O Vaticano vai mandar um bispo de Hong Kong para representar a Igreja Católica na cerimônia de abertura da Olimpíada, mas não deve ocorrer uma retomada das relações diplomáticas com a China, disse uma importante autoridade do Vaticano nesta terça-feira.

– Há sinais regulares de melhora nas nossas relações com a China, mas ainda há um longo caminho.

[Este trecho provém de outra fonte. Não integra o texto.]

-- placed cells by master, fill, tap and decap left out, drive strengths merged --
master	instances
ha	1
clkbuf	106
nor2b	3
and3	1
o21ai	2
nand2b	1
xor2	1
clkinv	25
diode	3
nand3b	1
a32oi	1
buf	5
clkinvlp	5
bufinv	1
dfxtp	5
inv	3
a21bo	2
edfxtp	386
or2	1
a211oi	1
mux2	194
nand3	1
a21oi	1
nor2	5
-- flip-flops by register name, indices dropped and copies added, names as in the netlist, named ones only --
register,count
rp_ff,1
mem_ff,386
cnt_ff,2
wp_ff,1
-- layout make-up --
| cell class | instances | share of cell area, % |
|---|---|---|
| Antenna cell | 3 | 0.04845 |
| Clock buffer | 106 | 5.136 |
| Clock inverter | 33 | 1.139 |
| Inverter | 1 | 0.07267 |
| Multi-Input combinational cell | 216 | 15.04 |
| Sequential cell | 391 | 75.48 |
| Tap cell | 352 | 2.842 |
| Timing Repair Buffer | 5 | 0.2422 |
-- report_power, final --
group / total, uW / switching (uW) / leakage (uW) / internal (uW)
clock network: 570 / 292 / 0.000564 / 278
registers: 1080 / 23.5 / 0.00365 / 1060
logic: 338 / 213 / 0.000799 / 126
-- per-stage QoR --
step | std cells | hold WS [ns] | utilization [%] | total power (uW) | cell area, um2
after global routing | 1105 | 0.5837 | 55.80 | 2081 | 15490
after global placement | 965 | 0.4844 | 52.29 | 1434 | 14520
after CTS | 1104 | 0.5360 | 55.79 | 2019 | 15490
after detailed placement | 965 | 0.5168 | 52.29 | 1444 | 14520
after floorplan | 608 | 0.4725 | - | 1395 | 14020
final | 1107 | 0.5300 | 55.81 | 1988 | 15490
## config.mk

```make
export PLATFORM = sky130hd
export DESIGN_NAME = idl_front
export DESIGN_NICKNAME = d
export VERILOG_FILES = /design/src/hdl/idl_pkg.sv /design/src/hdl/idl_front.sv
export SDC_FILE = /design/constraint.sdc
export NUM_CORES = 1
export LEC_CHECK = 0
export BUFFER_PORTS_ARGS = -buffer_cell sky130_fd_sc_hd__buf_2
export CAP_MARGIN = 10
export CORE_MARGIN = 2
export CORE_UTILIZATION = 35
export DETAILED_ROUTE_END_ITERATION = 10
export MAX_ROUTING_LAYER = met4
export SYNTH_ARGS = -nofsm -noshare
export SYNTH_HDL_FRONTEND = slang
export SYNTH_SLANG_ARGS = --single-unit
export TNS_END_PERCENT = 100
```

## constraint.sdc

```tcl
create_clock -name clock -period 3.8 [get_ports clock]
set_input_delay 0.76 -clock clock [delete_from_list [all_inputs] [get_ports clock]]
set_output_delay 0.76 -clock clock [all_outputs]
set_load 0.01 [all_outputs]
```

## src/hdl/idl_pkg.sv

```systemverilog
// Shared constants, types and codes for the int8 dense layer.
package idl_pkg;

   localparam int MAX_INPUTS  = 256;
   localparam int MAX_OUTPUTS = 32;
   localparam int MAC_LANES   = 8;

   localparam int FUNC_W    = 2;
   localparam int ROW_W     = 5;
   localparam int COL_W     = 8;
   localparam int VAL_W     = 8;
   localparam int NEURON_W  = 5;
   localparam int RES_W     = 16;
   localparam int AIN_W     = 9;
   localparam int AOUT_W    = 6;
   localparam int CSR_W     = 9;
   localparam int CSR_IDX_W = 1;

   localparam int OUT_AW     = (MAX_OUTPUTS > 1) ? $clog2(MAX_OUTPUTS) : 1;
   localparam int IN_AW      = $clog2(MAX_INPUTS);
   localparam int N_GRP      = MAX_INPUTS / MAC_LANES;
   localparam int GRP_AW     = (N_GRP > 1) ? $clog2(N_GRP) : 1;
   localparam int WMEM_DEPTH = MAX_OUTPUTS * N_GRP;
   localparam int WMEM_AW    = OUT_AW + GRP_AW;
   localparam int ROWC_W     = $clog2(MAX_OUTPUTS + 1);
   localparam int GRPC_W     = $clog2(N_GRP + 1);
   localparam int NIN_W      = $clog2(MAX_INPUTS + 1);

   localparam int CQ_DEPTH = 4;
   localparam int CQ_AW    = $clog2(CQ_DEPTH);
   localparam int CQ_CW    = $clog2(CQ_DEPTH + 1);
   localparam int OQ_DEPTH = 4;
   localparam int OQ_AW    = $clog2(OQ_DEPTH);
   localparam int OQ_CW    = $clog2(OQ_DEPTH + 1);

   localparam logic [CSR_IDX_W-1:0] CSR_ACTIVE_INPUTS  = 1'b0;
   localparam logic [CSR_IDX_W-1:0] CSR_ACTIVE_OUTPUTS = 1'b1;

   localparam logic [AIN_W-1:0]  AIN_RESET  = AIN_W'(256);
   localparam logic [AOUT_W-1:0] AOUT_RESET = AOUT_W'(32);

   typedef enum logic [FUNC_W-1:0] {
      FUNC_WEIGHT = 2'd0,
      FUNC_BIAS   = 2'd1,
      FUNC_ACT    = 2'd2,
      FUNC_NONE   = 2'd3
   } func_type;

   typedef enum logic {
      BK_IDLE = 1'b0,
      BK_RUN  = 1'b1
   } bk_state_type;

   typedef struct packed {
      logic              wr_weight;
      logic              wr_bias;
      logic              wr_act;
      logic              start;
      logic [OUT_AW-1:0] row;
      logic [IN_AW-1:0]  col;
      logic [VAL_W-1:0]  value;
   } cmd_type;

   typedef struct packed {
      logic                 valid;
      logic                 first;
      logic                 last_grp;
      logic                 last_row;
      logic [OUT_AW-1:0]    row;
      logic [MAC_LANES-1:0] mask;
   } mac_ctl_type;

   typedef struct packed {
      logic [NEURON_W-1:0] neuron;
      logic [RES_W-1:0]    value;
      logic                last;
   } rsp_type;

endpackage

```

## src/hdl/idl_front.sv

```systemverilog
// Front end: accepts request words, decodes them and queues commands for the back end.
module idl_front import idl_pkg::*; (
   input  logic                    clock,
   input  logic                    reset,
   input  logic                    req_valid,
   output logic                    req_stall,
   input  logic [FUNC_W-1:0]       req_func,
   input  logic [ROW_W-1:0]        req_row,
   input  logic [COL_W-1:0]        req_col,
   input  logic signed [VAL_W-1:0] req_value,
   input  logic                    req_last,
   output logic                    cmd_valid,
   output cmd_type                 cmd,
   input  logic                    cmd_pop
);

   cmd_type          cq_ff [CQ_DEPTH];
   logic [CQ_AW-1:0] wptr_ff, wptr_in;
   logic [CQ_AW-1:0] rptr_ff, rptr_in;
   logic [CQ_CW-1:0] cnt_ff, cnt_in;
   cmd_type          cmd_in;
   logic             row_ok;
   logic             col_ok;
   logic             useful;
   logic             push;

   always_comb begin
      row_ok = int'(req_row) < MAX_OUTPUTS;
      col_ok = int'(req_col) < MAX_INPUTS;
      cmd_in = '0;
      cmd_in.row   = OUT_AW'(req_row);
      cmd_in.col   = IN_AW'(req_col);
      cmd_in.value = req_value;
      case (func_type'(req_func))
         FUNC_WEIGHT: begin
            cmd_in.wr_weight = row_ok && col_ok;
         end
         FUNC_BIAS: begin
            cmd_in.wr_bias = row_ok;
         end
         FUNC_ACT: begin
            cmd_in.wr_act = col_ok;
            cmd_in.start  = req_last;
         end
         default: begin
            cmd_in.wr_weight = 1'b0;
         end
      endcase
      useful = cmd_in.wr_weight || cmd_in.wr_bias || cmd_in.wr_act || cmd_in.start;
   end

   assign req_stall = (cnt_ff == CQ_CW'(CQ_DEPTH));
   assign push      = req_valid && !req_stall && useful;
   assign cmd_valid = (cnt_ff != '0);
   assign cmd       = cq_ff[rptr_ff];

   always_comb begin
      wptr_in = push ? wptr_ff + 1'b1 : wptr_ff;
      rptr_in = cmd_pop ? rptr_ff + 1'b1 : rptr_ff;
      cnt_in  = cnt_ff + CQ_CW'(push) - CQ_CW'(cmd_pop);
   end

   always_ff @(posedge clock) begin
      if (push) begin
         cq_ff[wptr_ff] <= cmd_in;
      end
   end

   always_ff @(posedge clock) begin
      if (reset) begin
         wptr_ff <= '0;
         rptr_ff <= '0;
         cnt_ff  <= '0;
      end else begin
         wptr_ff <= wptr_in;
         rptr_ff <= rptr_in;
         cnt_ff  <= cnt_in;
      end
   end

endmodule

```

==> out/metrics.cfg <==
[sta]
max_slew_margin_pct = 52.1
skew_ps = 9.34
fin_tns_setup_ps = 0
tightest_slew_ps = 719
hold_violations = 0
setup_viol = 0
grt_setup_unrepaired = false
max_freq_mhz = 370
slew_violations = 0
finalCriticalPeriod_ps = 2700
finalCritPeriodShare_pct = 71.1

[critical_path]
r2r_cells = 11
start_kind = flop
cp-end-kind = output port
critical_path.max_fanout = 13
crit_slowest_cell = dfxtp_2
cp_slowest_stage_delay_ps = 620
worstPathRequired_ps = 3040
worstPathCellList = buf_4 > mux4_2 > buf_2
arrival_ps = 1940
worstSetupPathType = flop to output port

[power_and_ir_drop]
p_switching_w = 0.000625
p_leak_nw = 1.63
internal-power_w = 0.00204
pwr-share-clk_pct = 30.8
netSwitchingFraction_pct = 23.5
p_seq_share_pct = 55.0
ir_drop_v = 0.000246
power_frac_comb_pct = 14.2
p_per_area_nw_per_um2 = 553

[layout]
post-route-cell-area_sq_um = 4810
nets = 279
drive_gt1_share_pct = 42.3
finish.utilization_pct = 41.9
area_growth_pct = 15.9
diodes = 0

[clock_tree]
cts_made_buffers = 9
clockRootBuffer = clkbuf_16
htree_levels = 3
hold_buffers = 0
clkLatencyLatePin_ps = 330
cts.clk_slew.worst_paths_ps = 70
cts_resized = 0
cts_tree = done
cts_num_sinks = 109
post_cts_buffers = 0
clk_path_buf_depth = 2

[synth]
synthCells = 183
synth_nets = 218
yosysSeqAreaShare_pct = 76.8
synth-seq-cells = 109
avgSynthCellArea_sq_um = 22.7
yosys_warnings = 0
synthDistinctLibCells = 25
syn_area_sq_um = 4150

[flow_run]
cap_violations = 0

[route]
remaining_drc_errors = 0
dr.pass1.iters = 6
ant_nets = 0
via_per_inst = 4.73
routed-via-count = 1849
wl_microns = 6830
avgRoutedWirePerCell_microns = 17.5
drtIter0Drc = 91

[status]
outcome = finished, final reports clean

[die]
start_util_pct = 36.1
die_w_microns = 113
die_h_microns = 113
ioPinCount = 55
core_sq_um = 11500
die_area_sq_um = 12700
rows = 39

[place]
gp_congestion = 0.667
io_buffer_count = 54
dp_hpwl_microns = 4170
dpl_cell_area_sq_um = 4550

[global_route]
grt_pass1_wl_microns = 10800
grt-ovfl-total = 0
grtUsageTotal_pct = 11.9
grt_max_degree = 26
antenna_found_initial = 0
grt_pass1_vias = 2004

[hold_path]
hp-class = flop to flop
hold_depth = 2
**src/hdl/idl_pkg.sv**
```systemverilog
// Shared constants, types and codes for the int8 dense layer.
package idl_pkg;

   localparam int MAX_INPUTS  = 256;
   localparam int MAX_OUTPUTS = 32;
   localparam int MAC_LANES   = 8;

   localparam int FUNC_W    = 2;
   localparam int ROW_W     = 5;
   localparam int COL_W     = 8;
   localparam int VAL_W     = 8;
   localparam int NEURON_W  = 5;
   localparam int RES_W     = 16;
   localparam int AIN_W     = 9;
   localparam int AOUT_W    = 6;
   localparam int CSR_W     = 9;
   localparam int CSR_IDX_W = 1;

   localparam int OUT_AW     = (MAX_OUTPUTS > 1) ? $clog2(MAX_OUTPUTS) : 1;
   localparam int IN_AW      = $clog2(MAX_INPUTS);
   localparam int N_GRP      = MAX_INPUTS / MAC_LANES;
   localparam int GRP_AW     = (N_GRP > 1) ? $clog2(N_GRP) : 1;
   localparam int WMEM_DEPTH = MAX_OUTPUTS * N_GRP;
   localparam int WMEM_AW    = OUT_AW + GRP_AW;
   localparam int ROWC_W     = $clog2(MAX_OUTPUTS + 1);
   localparam int GRPC_W     = $clog2(N_GRP + 1);
   localparam int NIN_W      = $clog2(MAX_INPUTS + 1);

   localparam int CQ_DEPTH = 4;
   localparam int CQ_AW    = $clog2(CQ_DEPTH);
   localparam int CQ_CW    = $clog2(CQ_DEPTH + 1);
   localparam int OQ_DEPTH = 4;
   localparam int OQ_AW    = $clog2(OQ_DEPTH);
   localparam int OQ_CW    = $clog2(OQ_DEPTH + 1);

   localparam logic [CSR_IDX_W-1:0] CSR_ACTIVE_INPUTS  = 1'b0;
   localparam logic [CSR_IDX_W-1:0] CSR_ACTIVE_OUTPUTS = 1'b1;

   localparam logic [AIN_W-1:0]  AIN_RESET  = AIN_W'(256);
   localparam logic [AOUT_W-1:0] AOUT_RESET = AOUT_W'(32);

   typedef enum logic [FUNC_W-1:0] {
      FUNC_WEIGHT = 2'd0,
      FUNC_BIAS   = 2'd1,
      FUNC_ACT    = 2'd2,
      FUNC_NONE   = 2'd3
   } func_type;

   typedef enum logic {
      BK_IDLE = 1'b0,
      BK_RUN  = 1'b1
   } bk_state_type;

   typedef struct packed {
      logic              wr_weight;
      logic              wr_bias;
      logic              wr_act;
      logic              start;
      logic [OUT_AW-1:0] row;
      logic [IN_AW-1:0]  col;
      logic [VAL_W-1:0]  value;
   } cmd_type;

   typedef struct packed {
      logic                 valid;
      logic                 first;
      logic                 last_grp;
      logic                 last_row;
      logic [OUT_AW-1:0]    row;
      logic [MAC_LANES-1:0] mask;
   } mac_ctl_type;

   typedef struct packed {
      logic [NEURON_W-1:0] neuron;
      logic [RES_W-1:0]    value;
      logic                last;
   } rsp_type;

endpackage

```
**src/hdl/idl_outq.sv**
```systemverilog
// Result queue that holds finished rows until the consumer takes them.
module idl_outq import idl_pkg::*; (
   input  logic    clock,
   input  logic    reset,
   input  logic    push,
   input  rsp_type push_data,
   output logic    rsp_valid,
   input  logic    rsp_stall,
   output rsp_type rsp_data,
   output logic    rsp_pop
);

   rsp_type          oq_ff [OQ_DEPTH];
   logic [OQ_AW-1:0] wptr_ff, wptr_in;
   logic [OQ_AW-1:0] rptr_ff, rptr_in;
   logic [OQ_CW-1:0] cnt_ff, cnt_in;

   assign rsp_valid = (cnt_ff != '0);
   assign rsp_data  = oq_ff[rptr_ff];
   assign rsp_pop   = rsp_valid && !rsp_stall;

   always_comb begin
      wptr_in = push ? wptr_ff + 1'b1 : wptr_ff;
      rptr_in = rsp_pop ? rptr_ff + 1'b1 : rptr_ff;
      cnt_in  = cnt_ff + OQ_CW'(push) - OQ_CW'(rsp_pop);
   end

   always_ff @(posedge clock) begin
      if (push) begin
         oq_ff[wptr_ff] <= push_data;
      end
   end

   always_ff @(posedge clock) begin
      if (reset) begin
         wptr_ff <= '0;
         rptr_ff <= '0;
         cnt_ff  <= '0;
      end else begin
         wptr_ff <= wptr_in;
         rptr_ff <= rptr_in;
         cnt_ff  <= cnt_in;
      end
   end

endmodule

```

Não vejo nenhuma reconciliação no futuro próximo – disse à Reuters a autoridade, que pediu para não ser identificada.

A autoridade do Vaticano disse que John Tong Hon, bispo assistente em Hong Kong, representaria a Igreja e, indiretamente, o Estado soberano do Vaticano.

A presença de Tong, sucessor do cardeal Joseph Ze-kiun, na Olimpíada é o mais recente de uma série de sinais de que as relações entre a China e o Vaticano não estão mais tão frias.

Na China há de 8 a 12 milhões de católicos, divididos entre a Igreja aprovada pelo governo comunista e a Igreja ‘clandestina’, leal ao papa.

O papa Bento XVI, cujo principal objetivo é melhorar as relações com a China, disse que a Olimpíada de Pequim seria ‘de grande valor para a humanidade’.